**What needs to be done:**
If a line of the data below holds the string "network", copy it.

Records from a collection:
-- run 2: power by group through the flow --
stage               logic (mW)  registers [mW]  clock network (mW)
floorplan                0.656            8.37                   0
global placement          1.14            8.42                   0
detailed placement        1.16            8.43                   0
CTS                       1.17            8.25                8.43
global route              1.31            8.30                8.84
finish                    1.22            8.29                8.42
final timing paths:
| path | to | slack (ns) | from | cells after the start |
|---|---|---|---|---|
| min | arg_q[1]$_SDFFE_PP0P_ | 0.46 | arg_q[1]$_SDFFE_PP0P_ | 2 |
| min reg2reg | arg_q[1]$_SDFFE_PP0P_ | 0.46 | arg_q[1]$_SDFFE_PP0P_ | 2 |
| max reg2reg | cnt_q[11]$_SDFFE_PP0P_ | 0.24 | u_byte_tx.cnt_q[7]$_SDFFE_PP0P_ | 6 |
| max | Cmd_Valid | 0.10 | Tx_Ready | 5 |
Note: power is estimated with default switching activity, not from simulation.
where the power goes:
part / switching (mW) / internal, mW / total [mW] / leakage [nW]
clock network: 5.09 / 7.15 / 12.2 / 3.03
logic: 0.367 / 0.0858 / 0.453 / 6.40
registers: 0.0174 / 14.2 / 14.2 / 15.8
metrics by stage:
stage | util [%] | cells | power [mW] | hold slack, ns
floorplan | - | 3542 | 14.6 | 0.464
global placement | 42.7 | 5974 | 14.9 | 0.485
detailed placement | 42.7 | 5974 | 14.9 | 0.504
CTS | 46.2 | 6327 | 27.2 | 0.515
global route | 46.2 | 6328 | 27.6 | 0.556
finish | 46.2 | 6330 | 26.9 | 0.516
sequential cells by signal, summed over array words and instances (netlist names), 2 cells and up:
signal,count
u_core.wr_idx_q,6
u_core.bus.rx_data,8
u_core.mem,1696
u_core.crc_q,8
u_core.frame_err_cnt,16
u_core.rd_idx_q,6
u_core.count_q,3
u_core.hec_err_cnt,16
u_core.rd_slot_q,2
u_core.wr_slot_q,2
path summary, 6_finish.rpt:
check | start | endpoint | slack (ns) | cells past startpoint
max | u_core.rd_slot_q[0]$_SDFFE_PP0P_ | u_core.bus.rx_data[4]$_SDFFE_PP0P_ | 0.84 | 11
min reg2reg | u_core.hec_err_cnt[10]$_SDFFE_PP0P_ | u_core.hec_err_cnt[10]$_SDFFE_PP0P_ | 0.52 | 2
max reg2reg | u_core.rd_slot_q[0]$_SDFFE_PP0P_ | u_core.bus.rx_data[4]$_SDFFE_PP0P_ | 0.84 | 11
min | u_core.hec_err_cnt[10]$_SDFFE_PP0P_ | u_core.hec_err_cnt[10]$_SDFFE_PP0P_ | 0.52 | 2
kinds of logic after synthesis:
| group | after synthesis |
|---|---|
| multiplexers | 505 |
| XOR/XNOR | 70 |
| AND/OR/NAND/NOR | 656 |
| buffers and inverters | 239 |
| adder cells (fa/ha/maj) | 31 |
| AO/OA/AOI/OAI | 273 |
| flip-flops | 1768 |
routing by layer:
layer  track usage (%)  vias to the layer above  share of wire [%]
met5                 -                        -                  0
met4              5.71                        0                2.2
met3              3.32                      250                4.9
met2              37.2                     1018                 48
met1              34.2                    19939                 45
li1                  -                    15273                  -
===== src/rtl/seq_detect_param.sv =====
// Moore serial-pattern detector with run-time reloadable pattern and a
// valid-strobed input. The match counter exists only when SEQ_DET_MATCH_CNT_EN is defined.
module seq_detect_param
    import seq_det_pkg::*;
#(
    parameter int           LEN     = 4,
    parameter logic [LEN-1:0] PATTERN = 4'b0011,
    parameter bit           OVERLAP = 1'b1,
    parameter int           CNT_W   = 8
) (
    input  logic             clk,
    input  logic             reset,
    input  logic             w,
    input  logic             w_valid,
    input  logic             pat_load,
    input  logic [LEN-1:0]   pat_in,
    output logic             out,
    output logic             busy_fill,
    output logic [CNT_W-1:0] match_count
);

    localparam int             FW        = fill_width(LEN);
    localparam logic [FW-1:0]  FILL_FULL = FW'(LEN);
    localparam logic [FW-1:0]  FILL_ONE  = FW'(1);
    localparam logic [FW-1:0]  FILL_ZERO = FW'(0);

    state_e          state_q, state_d;
    logic [LEN-1:0]  shreg_q, shreg_d;
    logic [LEN-1:0]  pat_q, pat_d;
    logic [FW-1:0]   fill_q, fill_d;
    logic            out_q, busy_q;

    logic [LEN-1:0]  sh_next_s;
    logic [FW-1:0]   fill_next_s;
    logic            accept_s;
    logic            match_s;

    // Candidate window after an accepted bit and the match decision on it.
    always_comb begin
        accept_s    = w_valid & ~pat_load;
        sh_next_s   = {shreg_q[LEN-2:0], w};
        fill_next_s = (fill_q == FILL_FULL) ? FILL_FULL : fill_q + FILL_ONE;
        match_s     = accept_s && (fill_next_s == FILL_FULL) && (sh_next_s == pat_q);
    end

    // Next-state logic: pattern reload has priority, then accepted bits.
    always_comb begin
        state_d = state_q;
        shreg_d = shreg_q;
        pat_d   = pat_q;
        fill_d  = fill_q;
        if (pat_load) begin
            pat_d   = pat_in;
            shreg_d = {LEN{1'b0}};
            fill_d  = FILL_ZERO;
            state_d = FILL;
        end else if (accept_s) begin
            if (match_s) begin
                state_d = HIT;
                // Without overlap the window restarts from an empty register.
                if (OVERLAP) begin
                    shreg_d = sh_next_s;
                    fill_d  = fill_next_s;
                end else begin
                    shreg_d = {LEN{1'b0}};
                    fill_d  = FILL_ZERO;
                end
            end else begin
                shreg_d = sh_next_s;
                fill_d  = fill_next_s;
                case (state_q)
                    FILL:    state_d = (fill_next_s == FILL_FULL) ? HUNT : FILL;
                    HUNT:    state_d = HUNT;
                    HIT:     state_d = OVERLAP ? HUNT : ((fill_next_s == FILL_FULL) ? HUNT : FILL);
                    default: state_d = FILL;
                endcase
            end
        end else begin
            state_d = state_q;
        end
    end

    // State, window and registered Moore outputs.
    always_ff @(posedge clk or negedge reset) begin
        if (!reset) begin
            state_q <= FILL;
            shreg_q <= {LEN{1'b0}};
            pat_q   <= PATTERN;
            fill_q  <= FILL_ZERO;
            out_q   <= 1'b0;
            busy_q  <= 1'b1;
        end else begin
            state_q <= state_d;
            shreg_q <= shreg_d;
            pat_q   <= pat_d;
            fill_q  <= fill_d;
            out_q   <= (state_d == HIT);
            busy_q  <= (fill_d != FILL_FULL);
        end
    end

    assign out       = out_q;
    assign busy_fill = busy_q;

`ifdef SEQ_DET_MATCH_CNT_EN
    localparam logic [CNT_W-1:0] CNT_MAX = {CNT_W{1'b1}};
    localparam logic [CNT_W-1:0] CNT_ONE = CNT_W'(1);

    logic [CNT_W-1:0] cnt_q, cnt_d;

    // Saturating count of edges entering or re-entering HIT.
    always_comb begin
        cnt_d = cnt_q;
        if (match_s && (cnt_q != CNT_MAX)) begin
            cnt_d = cnt_q + CNT_ONE;
        end else begin
            cnt_d = cnt_q;
        end
    end

    // Counter register; not cleared by a pattern reload.
    always_ff @(posedge clk or negedge reset) begin
        if (!reset) begin
            cnt_q <= {CNT_W{1'b0}};
        end else begin
            cnt_q <= cnt_d;
        end
    end

    assign match_count = cnt_q;
`else
    assign match_count = {CNT_W{1'b0}};
`endif

endmodule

**Answer to this task:**
stage               logic (mW)  registers [mW]  clock network (mW)
clock network: 5.09 / 7.15 / 12.2 / 3.03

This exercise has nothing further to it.